An image sensor is a component of an imaging device generating an image in a cell phone camera or the like. Based on manufacturing processes and applications, the types of image sensors can be divided into a CCD (Charge Coupled Device) image sensor and a CMOS (Complementary Metal Oxide Semiconductor) image sensor. The CMOS image sensor is widely used as a general semiconductor chip manufacturing process due to its competitiveness in a high degree of integration, economy, and easiness in connecting with surrounding chips.
A conventional CMOS image sensor comprises a wiring part, a color filter part and a lens part stacked one after the other on a front surface of a silicon wafer. One problem of the image sensor having such structure is that reception of incident light by a light receiving element may decrease by metal wires inside the wiring part. Accordingly, what has appeared is a backside illuminated CMOS image sensor (BIS), in which a wiring part is disposed on a front surface of a substrate, and a color filter part and a lens part are disposed on a rear surface of the substrate.

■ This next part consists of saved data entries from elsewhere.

## src/design/mpm_ram.sv

```systemverilog
`default_nettype none

module mpm_ram #(
  parameter int DEPTH = 64,
  parameter int WIDTH = 32,
  parameter int READ_DELAY = 2,
  localparam int AW = $clog2(DEPTH)
) (
  input  wire              clk,
  input  wire              we,
  input  wire  [AW-1:0]    waddr,
  input  wire  [WIDTH-1:0] wdata,
  input  wire              re,
  input  wire  [AW-1:0]    raddr,
  output logic [WIDTH-1:0] rdata
);

  logic [WIDTH-1:0] mem [DEPTH];
  logic [WIDTH-1:0] pipe [READ_DELAY];

  always_ff @(posedge clk) begin
    if (we) begin
      mem[waddr] <= wdata;
    end
  end

  // A read in the same cycle as a write to that row sees the old word.
  always_ff @(posedge clk) begin
    if (re) begin
      pipe[0] <= mem[raddr];
    end
    for (int i = 1; i < READ_DELAY; i++) begin
      pipe[i] <= pipe[i-1];
    end
  end

  assign rdata = pipe[READ_DELAY-1];

endmodule

`default_nettype wire

```

## config.mk

```make
export PLATFORM = sky130hd
export DESIGN_NAME = mpm_ram
export DESIGN_NICKNAME = d
export VERILOG_FILES = /design/src/design/mpm_ram.sv
export SDC_FILE = /design/constraint.sdc
export NUM_CORES = 2
export LEC_CHECK = 0
export CORE_ASPECT_RATIO = 1.1
export CORE_MARGIN = 4
export CORE_UTILIZATION = 39
export CTS_CLUSTER_SIZE = 40
export DETAILED_ROUTE_END_ITERATION = 7
export DONT_BUFFER_PORTS = 1
export PLACE_DENSITY_LB_ADDON = 0.3
export SYNTH_ARGS = -nofsm -noshare
export SYNTH_HDL_FRONTEND = slang
export SYNTH_SLANG_ARGS = --single-unit
```

## constraint.sdc

```tcl
create_clock -name clk -period 3.5 [get_ports clk]
set_input_delay 0.35 -clock clk [delete_from_list [all_inputs] [get_ports clk]]
set_output_delay 0.35 -clock clk [all_outputs]
set_load 0.01 [all_outputs]
```

==> results.py <==
metrics = {
    "detailed_routing": {
        "drt-vias-per-instance": 5.73,
        "drc_errors": 0,
        "vias": 37400,
        "wire_per_inst_microns": 32.8,
        "ant_nets": 0,
        "first_pass_iters": 7,
        "drtIter0Drc": 4685,
        "wl_mm": 214,
    },
    "finish": {
        "final_common_cell": "edfxtp_1",
        "drive_gt1_frac": 0.278,
        "final_cell_mix": "edfxtp_1 (2080), mux4_2 (512), clkbuf_16 (209), a22oi_1 (116), buf_4 (112)",
        "fin_nets": 3674,
        "final_util": 0.452,
        "fillers": 16800,
        "final_cells": 6529,
        "syn_to_final_growth_pct": 15.0,
        "fin_area_sq_um": 91400,
    },
    "clocking": {
        "clk_root_buffer_cell": "clkbuf_16",
        "path_clk_slew_ns": 0.06,
        "clock_latency_ns": 0.87,
        "htreeDepth": 4,
        "numClockSinks": 2112,
        "numCtsBuffers": 207,
        "tritoncts": "done",
        "cts_max_path_buffers": 3,
    },
    "synthesis": {
        "ys_seq_area_frac": 0.794,
        "syn_nets": 3489,
        "async_flop_share": 0,
        "netlist_area_sq_um": 79500,
        "synth_top_area_frac": 0.786,
        "yosys_warnings": 0,
        "yosysTopAreaCell": "edfxtp_1",
        "synth_edf_count": 2080,
        "ys_types": 31,
        "synth.avg_cell_area_sq_um": 23.1,
        "ys_ff_latch": 2112,
        "synth.area.top_cells": "edfxtp_1 (79%), mux4_2 (15%), a22oi_1 (1.1%), dfxtp_1 (0.81%), o22ai_1 (0.71%)",
        "syn_inst": 3442,
        "synth_flop_cell": "edfxtp_1",
    },
    "floorplan": {
        "row_count": 173,
        "initial_core_util": 0.393,
        "fp.dieH_microns": 482,
        "die_area_sq_um": 211000,
        "die_w_microns": 439,
        "io_pins": 79,
        "core_sq_um": 202000,
    },
    "sta": {
        "post-route-period-util": 0.819,
        "fin_crit_ns": 2.87,
        "fmax_mhz": 349,
        "slew_headroom": -0.00226,
        "hold_violations": 0,
        "drv_slew": 6,
        "worst_pin_slew_ns": 1.50,
        "setup_viol": 0,
        "grt_setup_unrepaired": "false",
        "fin_skew_ns": 0.0652,
        "fin_tns_setup_ns": 0,
    },
    "setup_path": {
        "ff2ff_setup_slack_ns": 0.92,
        "worstPathCellList": "mux4_2, a22oi_1, nand2_1, o22ai_1, nor2_1",
        "ff2ff_path_depth": 4,
        "worst_setup_path_start_kind": "input port",
        "cp_max_fo": 512,
        "critPathCaptureType": "flip-flop",
        "cpMaxStageDelayCell": "mux4_2",
        "worstPathArrival_ns": 3.44,
        "cpPeakStageDelay_ns": 0.97,
        "required_ns": 4.08,
        "worstSetupPathType": "in -> reg",
    },
    "hold_path": {
        "min_path_cells": 3,
        "worstHoldPathType": "in -> reg",
    },
    "global_route": {
        "top_usage_layer": "met2",
        "grtUsageMet2": 0.336,
        "gr-usage-met1": 0.268,
        "grt_max_degree": 513,
        "grt_overflow": 0,
        "grt_first_pass_wirelength_mm": 299,
        "grt_pass1_vias": 37900,
        "met3_usage": 0.0419,
        "grt_usage": 0.203,
        "grt_antenna_before_repair": 19,
    },
    "placement": {
        "hpwl_mm": 113,
        "place.gp.congestion": 0.803,
        "dp.cells": 6059,
        "dpl_cell_area_sq_um": 83300,
        "io_buffers": 0,
    },
    "power_and_ir_drop": {
        "ir_drop_v": 0.000501,
        "powerDensity_nw_per_um2": 576,
        "finalPower_mw": 52.7,
        "p_leak_nw": 28.2,
    },
    "run": {
        "maxCapViolations": 0,
    },
    "run_status": {
        "status": "finished, violations left",
        "violations": "slew limit",
    },
}
cell usage after synthesis (3+ instances only):
library cell     n
a21oi_1         55
a22oi_1        116
buf_1           22
buf_2           56
buf_4           70
buf_6            4
clkbuf_1        66
dfxtp_1         32
edfxtp_1      2080
mux2_2          20
mux2i_1         47
mux4_2         512
nand2_1         64
nand2b_1         7
nand3_1         10
nand3b_1         6
nor2_1         126
nor2b_1          8
nor3_1           6
o221ai_1        27
o22ai_1         90
or2_2            3
or3b_2           5
metal layers:
layer | routed length (microns) | vias to the layer above
li1 | - | 15000
met1 | 82600 | 20500
met2 | 107000 | 1566
met3 | 17000 | 311
met4 | 7290 | 2
met5 | 11 | -
layout make-up:
type | instances | area [sq um] | share of cell area
Sequential cell | 2112 | 63100 | 0.690
Multi-Input combinational cell | 1111 | 15700 | 0.172
Clock buffer | 252 | 5450 | 0.0596
Tap cell | 2712 | 3390 | 0.0371
Timing Repair Buffer | 194 | 2360 | 0.0258
Clock inverter | 137 | 1340 | 0.0146
Antenna cell | 10 | 25.0 | 0.000274
Inverter | 1 | 3.75 | 0.0000411
cell families (layout without fill, tap and decap cells):
| logic type | count (synthesis) | after routing | share of synthesized area |
|---|---|---|---|
| buffers and inverters | 219 | 584 | 0.0149 |
| other | 0 | 10 | 0 |
| and+or+nand+nor | 242 | 242 | 0.0131 |
| AOI/OAI and AO/OA | 290 | 290 | 0.0247 |
| DFF | 2112 | 2112 | 0.794 |
| muxes | 579 | 579 | 0.154 |
state kept, by name, summed over array words and instances, names as in the netlist:
signal,count
pipe,64
mem,2048
critical path: cells and delay by family:
kind	cells	cell delay [ns]
AO/OA/AOI/OAI	2	1.15
multiplexers	1	0.97
AND/OR/NAND/NOR	2	0.28
stage by stage:
| stage | hold WS [ns] | setup WS [ns] |
|---|---|---|
| after CTS | 0.00822 | 0.986 |
| after global routing | 0.0973 | 0.912 |
| after floorplan | 0.323 | 0.531 |
| after detailed placement | 0.349 | 0.418 |
| after global placement | 0.346 | 0.411 |
| final | 0.126 | 0.633 |
worst paths after layout:
check / start / end
worst max-delay path: raddr[0] / pipe[0][19]
worst min-delay path: raddr[4] / pipe[0][5]
worst max register to register: mem[40][31] / pipe[0][31]
worst min register to register: pipe[0][5] / pipe[0][37]
what timing repair did:
item                                    CTS  global route
gates resized for setup                   0             0
buffers inserted                          0             0
hold buffers                             71             0
endpoints found under the hold margin  2105             0
power breakdown:
group | switching [mW] | leakage, nW | total, mW | internal [mW]
registers | 0.168 | 19.0 | 28.2 | 28.0
clock network | 9.58 | 3.32 | 22.2 | 12.6
logic | 1.33 | 5.90 | 2.31 | 0.976
Note: power is estimated with default switching activity, not from simulation.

FIG. 1 is a schematic plan view for describing a conventional backside illuminated CMOS image sensor. FIG. 2 is a cross-sectional view of the conventional image sensor, taken along A-A′ of FIG. 1. FIGS. 3 and 4 are schematic expanded views for describing issues presented by a boundary between a pixel region and a surrounding region of the conventional image sensor. Below, the issues that exist in the conventional image sensor are described in detail with reference to FIGS. 1 to 4.
As shown in FIG. 1, the conventional backside illuminated CMOS image sensor comprises a pixel region P and a surrounding region S. The pixel region P is where light entering from the outside is received, and the surrounding region S is a shielding region.

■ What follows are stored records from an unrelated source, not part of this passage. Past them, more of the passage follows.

$ cat src/design/mpm_resp_if.sv
`default_nettype none

interface mpm_resp_if #(
  parameter int WIDTH = 32
) ();

  logic             resp_valid1;
  logic [WIDTH-1:0] resp_data1;
  logic             resp_evict; // Port 1 word belongs to a cache write-back.
  logic             resp_valid2;
  logic [WIDTH-1:0] resp_data2;

  modport source (
    output resp_valid1, resp_data1, resp_evict, resp_valid2, resp_data2
  );

  modport sink (
    input resp_valid1, resp_data1, resp_evict, resp_valid2, resp_data2
  );

endinterface

`default_nettype wire

$ cat src/design/mpm_read_return.sv
`default_nettype none

module mpm_read_return #(
  parameter int WIDTH = 32
) (
  input  wire              clk,
  input  wire              rst_n,
  mpm_resp_if.sink         resp,
  output logic             rd_valid1,
  output logic [WIDTH-1:0] rd_data1,
  output logic             rd_valid2,
  output logic [WIDTH-1:0] rd_data2
);

  always_ff @(posedge clk) begin
    if (!rst_n) begin
      rd_valid1 <= 1'b0;
      rd_valid2 <= 1'b0;
    end else begin
      rd_valid1 <= resp.resp_valid1 && !resp.resp_evict; // Write-back words stay internal.
      rd_valid2 <= resp.resp_valid2;
    end
  end

  // Data only moves when a word comes back, so it holds between reads.
  always_ff @(posedge clk) begin
    if (resp.resp_valid1) begin
      rd_data1 <= resp.resp_data1;
    end
    if (resp.resp_valid2) begin
      rd_data2 <= resp.resp_data2;
    end
  end

endmodule

`default_nettype wire

$ cat src/flat_wrapper.sv
// flat-port wrapper written by rule: the top's interface ports become plain ports
module mpm_read_return_flat 
#(
  parameter int WIDTH = 32
)
  (clk, rst_n, rd_valid1, rd_data1, rd_valid2, rd_data2, resp_resp_valid1, resp_resp_data1, resp_resp_evict, resp_resp_valid2, resp_resp_data2);
  mpm_resp_if #(.WIDTH(WIDTH)) resp_i ();
  input  wire clk;
  input  wire rst_n;
  output logic rd_valid1;
  output logic [WIDTH-1:0] rd_data1;
  output logic rd_valid2;
  output logic [WIDTH-1:0] rd_data2;
  input wire logic [$bits(resp_i.resp_valid1)-1:0] resp_resp_valid1;
  input wire logic [$bits(resp_i.resp_data1)-1:0] resp_resp_data1;
  input wire logic [$bits(resp_i.resp_evict)-1:0] resp_resp_evict;
  input wire logic [$bits(resp_i.resp_valid2)-1:0] resp_resp_valid2;
  input wire logic [$bits(resp_i.resp_data2)-1:0] resp_resp_data2;
  assign resp_i.resp_valid1 = resp_resp_valid1;
  assign resp_i.resp_data1 = resp_resp_data1;
  assign resp_i.resp_evict = resp_resp_evict;
  assign resp_i.resp_valid2 = resp_resp_valid2;
  assign resp_i.resp_data2 = resp_resp_data2;
  mpm_read_return #(.WIDTH(WIDTH)) u_core (.clk(clk), .rst_n(rst_n), .resp(resp_i), .rd_valid1(rd_valid1), .rd_data1(rd_data1), .rd_valid2(rd_valid2), .rd_data2(rd_data2));
endmodule
$ cat config.mk
export PLATFORM = sky130hd
export DESIGN_NAME = mpm_read_return_flat
export DESIGN_NICKNAME = d
export VERILOG_FILES = /design/src/design/mpm_resp_if.sv /design/src/design/mpm_read_return.sv /design/src/flat_wrapper.sv
export SDC_FILE = /design/constraint.sdc
export NUM_CORES = 1
export LEC_CHECK = 0
export BUFFER_PORTS_ARGS = -buffer_cell sky130_fd_sc_hd__buf_2
export CORE_MARGIN = 2
export CORE_UTILIZATION = 40
export CTS_BUF_LIST = sky130_fd_sc_hd__clkbuf_8 sky130_fd_sc_hd__clkbuf_16
export DETAILED_ROUTE_END_ITERATION = 10
export GPL_TIMING_DRIVEN = 0
export PLACE_DENSITY = 0.8
export SETUP_SLACK_MARGIN = 0.2
export SYNTH_ARGS = -nofsm -noshare
export SYNTH_HDL_FRONTEND = slang
export SYNTH_SLANG_ARGS = --single-unit
$ cat constraint.sdc
create_clock -name clk -period 0.8 [get_ports clk]
set_input_delay 0.16 -clock clk [delete_from_list [all_inputs] [get_ports clk]]
set_output_delay 0.16 -clock clk [all_outputs]
set_load 0.02 [all_outputs]
==> summary.txt <==
Power and ir drop
  – Power Internal: between 0.005 and 0.006 W
  – Clk pwr share: between 30% and 40%
  – Switch share: 22.7%
  – Psw: 0.00172 W
  – VDD IR max: 1.51 mV
  – Gate power share: 13.9%
  – Reg power frac: approximately 56%
  – Pwr dens: 2350 nW/um^2
  – Pleak: 1.39 nW

Timing
  – Slew @ Worst Pin: between 0.4 and 0.5 ns
  – Setup WS post-layout: -0.232 ns
  – Crit path time final: 1.03 ns
  – Final Hold Viols: 0
  – Final Max Tran Viols: 0
  – Fin crit share: 129%
  – FMAX: 0.969 GHz
  – Unrepaired setup endpoints after global routing: true
  – Final setup fails: 66
  – Setup total negative slack: -12.99 ns
  – Slew headroom: 73.2%

Run status
  – Failing checks: setup timing
  – Run status: complete, but fails checks

Synth
  – Syn Nets: 137
  – Sequential fraction of the synthesis area: 99.2%
  – Largest family of logic cells by synthesized area: simple AND/OR/NAND/NOR gates
  – Yosys warnings: 0
  – Syn Area/Cell: 29.1 um^2
  – Mapped Area: 1980 um^2
  – Simple-gate portion of the synthesized area: 0.759%
  – Synth Area in XOR/XNOR: 0%
  – Unique masters post-synth: 4
  – Complex-gate fraction of the synthesized area: 0%
  – FF+latch count, synth: 66
  – Post-Synth Adder-Cell Area: 0%
  – Post-synthesis mux area share: 0%
  – Syn Inst Count: 68

Layout
  – Layout cells sized above 1: 67.4%
  – Total Nets Final: around 280
  – N_diodes: 0
  – Area grow syn2layout: 63.0%
  – Fin cells: 285
  – Design area: 3220 um^2
  – Seq. cell area: 1960 um^2
  – Fillers: about 330
  – Area occupied by multi-input gates: about 15 um^2

Drt
  – Vias per inst: between 4 and 5
  – DRT iter0 DRCs: 44
  – Met2 WL: 2710 um
  – Top Layer Used: met4
  – DRT Pass-1 Iters: 3
  – Met1 Routed Length: approximately 1300 um
  – Antenna-violating nets left: 0
  – Routed WL per cell: approximately 15 um
  – Via Count: 1207
  – Total wire length: 4360 um
  – Metal3 WL: 226 um
  – Number of remaining DRC errors: 0

Worst setup path
  – Crit path launch: u_core.rd_data1[16]
  – Slowest cell delay on critical path: 0.41 ns
  – Worst-path cell chain: buf_6
  – Cell with the largest stage delay on the worst path: edfxtp_1
  – Critical Path AT: 0.87 ns
  – Crit path max-delay family: flip-flops
  – WP buf/inv: 1
  – Critical path type: reg2out
  – CP Capture Type: output pin
  – Critical Path RT: 0.64 ns
  – Setup crit start kind: flop
  – Worst-path maximum fanout: 1

Hold path
  – Hold worst-path end: u_core.rd_data1[14]
  – Worst hold path depth: 1
  – Hold Crit Start: resp_resp_data1[14]
  – Hold crit path type: in2reg

Global routing
  – Antenna violations before repair: 0
  – Vias in the first global route: around 1200
  – Global-route wire length before repair: 5800 um
  – Total grt overflow: 0
  – Largest net degree at the start of global routing: 34
  – GRT Total Usage: 15.1%

Floorplan
  – Die ar.: around 5500 um^2
  – Rows: 25
  – Die X-Extent: 74.3 um
  – Starting Density: 41.6%
  – Core ar.: 4750 um^2
  – Die height: approximately 74 um
  – IO Pins: 135

Place
  – Placer Congestion: roughly 0.69
  – Cell Area, Placed: 2730 um^2
  – Placed Cells: between 200 and 300
  – IO Port Bufs: 134

Clock network
  – Num CTS Buffers: 9
  – CTS tree: built
  – H-tree levels: 3
  – Clk root buf: clkbuf_8
  – Clock buffer depth: 2
  – TritonCTS Sinks: 66
  – Clk slew on worst S/H paths: around 0.070 ns

Flow run
  – MaxCap Viol Count: 0
## per-layer routing
| metal | vias to the layer above | GRT usage (%) |
|---|---|---|
| met2 | 57 | 26.1 |
| li1 | 562 | - |
| met4 | 0 | 9.33 |
| met3 | 8 | 5.56 |
| met5 | - | 0 |
| met1 | 580 | 15.4 |
## how the worst max path moves through the flow
stage,end,slack [ns],depth (start not counted)
2_1_floorplan,rd_data1[0],0.19,0
3_5_place_dp,u_core.rd_data1[31],-0.30,1
3_3_place_gp,u_core.rd_data1[17],-0.27,1
4_1_cts,rd_data1[23],-0.26,1
6_report,rd_data1[16],-0.23,1
5_1_grt,rd_data1[1],-0.28,1
## flip-flops by register name (all words and copies together), names as in the netlist
| register | count |
|---|---|
| u_core.rd_valid1 | 1 |
| u_core.rd_valid2 | 1 |
| u_core.rd_data2 | 32 |
| u_core.rd_data1 | 32 |
## power groups by stage
| stage | clock network, W | registers (W) | logic, W |
|---|---|---|---|
| finish | 0.00231 | 0.00421 | 0.00105 |
| global route | 0.00256 | 0.00423 | 0.00111 |
| CTS | 0.00242 | 0.00417 | 0.000918 |
| detailed placement | 0 | 0.00423 | 0.000830 |
| global placement | 0 | 0.00421 | 0.000813 |
| floorplan | 0 | 0.00459 | 0.00000337 |
## metrics by stage
step | utilization (%) | hold slack, ns | power [W] | setup slack [ns]
after floorplan | - | 0.259 | 0.00459 | 0.191
after global placement | 57.4 | 0.337 | 0.00502 | -0.274
after detailed placement | 57.4 | 0.338 | 0.00506 | -0.302
after CTS | 63.7 | -0.00710 | 0.00751 | -0.257
after global routing | 67.8 | -0.0164 | 0.00790 | -0.281
final | 67.8 | 0.0144 | 0.00757 | -0.232
## placed cells by master (no fill, tap or decap)
cell type	n
clkbuf_8	11
dfxtp_2	2
and2_1	1
inv_1	5
edfxtp_1	64
and3b_1	1
buf_2	82
buf_4	2
buf_6	50
## cells in the mapped netlist, drive strengths merged
cell type  count  area [um^2]
edfxtp        64         1920
dfxtp          2         40.0
and2           1         6.26
and3b          1         8.76
## logic make-up after synthesis
kind of cell  Yosys count
flops                  66
simple gates            2
## final cells by class
type                            count  share of cell area (%)
Timing Repair Buffer              134                    30.7
Tap cell                           67                    2.60
Sequential cell                    66                    61.0
Clock buffer                       11                    4.70
Clock inverter                      5                   0.583
Multi-Input combinational cell      2                   0.466
## repair_timing
item	CTS	global route
hold endpoints to repair	23	34
resized for setup	42	62
setup buffers	0	0
endpoints found under the setup margin	132	66
cloned	0	0
Note: power is estimated with default switching activity, not from simulation.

Referring to FIG. 2, the conventional backside illuminated CMOS image sensor comprises: a semiconductor substrate 710; a plurality of light receiving elements (PD) 720 provided inside the substrate 710 in the pixel region P; a wiring part 740 disposed on a front surface 730 of the substrate 710, an insulating layer 760 disposed on a rear surface 750 of the substrate 710, and a color filter part 770 and a lens part 780 provided on a rear surface of the insulating layer 760.
The insulating layer 760 includes a first shielding metal 760a formed on the pixel region P, a lower insulating layer 760b forming the same layer as the first shielding metal 760a, a second shielding metal 760c formed on the surrounding region, and an upper insulating layer 760d forming an uppermost part.
In the conventional backside illuminated CMOS image sensor, since light is illuminated from the rear side it is difficult to shield light entering a circuit in the surrounding region S. Thus, to maximize shielding, it is common to form the first shielding metal 760a and the second shielding metal 760c at different heights as shown in FIG. 2 such that the insulating layer 760 is relatively thick. Using this method also prevents decrease in shielding effects in the surrounding region S caused by a dishing phenomenon occurring in a direction of moving away from the pixel region P during planarization of the second shielding metal 760c. 
However, if the insulating layer 760 is constructed as above, the following problems occur. First, a height difference is created at a boundary between the first shielding metal 760a and the second shielding metal 760c. Then the upper insulating layer 760d becomes relatively thick as having to cover the thickness of the first and the second shielding metals 760a, 760b. In other words, the amount of light entering the light receiving element 720 disposed inside the substrate 710 in the pixel region P severely decreases.
Besides, referring to FIG. 3, if the thickness of the upper insulating layer 760d is made relatively small (or if the thickness of the upper insulating layer 760d becomes smaller than that of the first shielding metal 760a), a height difference is created at a boundary between the pixel region P and the surrounding S of the upper insulating layer 760d. Then the formation of the insulating layer 760 and the color filter part 770 becomes unstable, and the overall sensitivity unavoidably diminishes.
On the other hand, referring to FIG. 4, if the thickness of the upper insulating layer 760d is made thick, a refraction path of incident light inside the upper insulating layer 760d becomes relatively long. In that case, cross-talk between adjacent unit pixels occurs and the amount of light entering the light receiving element 720 inevitably decreases.
To address the abovementioned issues that the conventional backside illuminated CMOS image sensor has, the present invention is presented.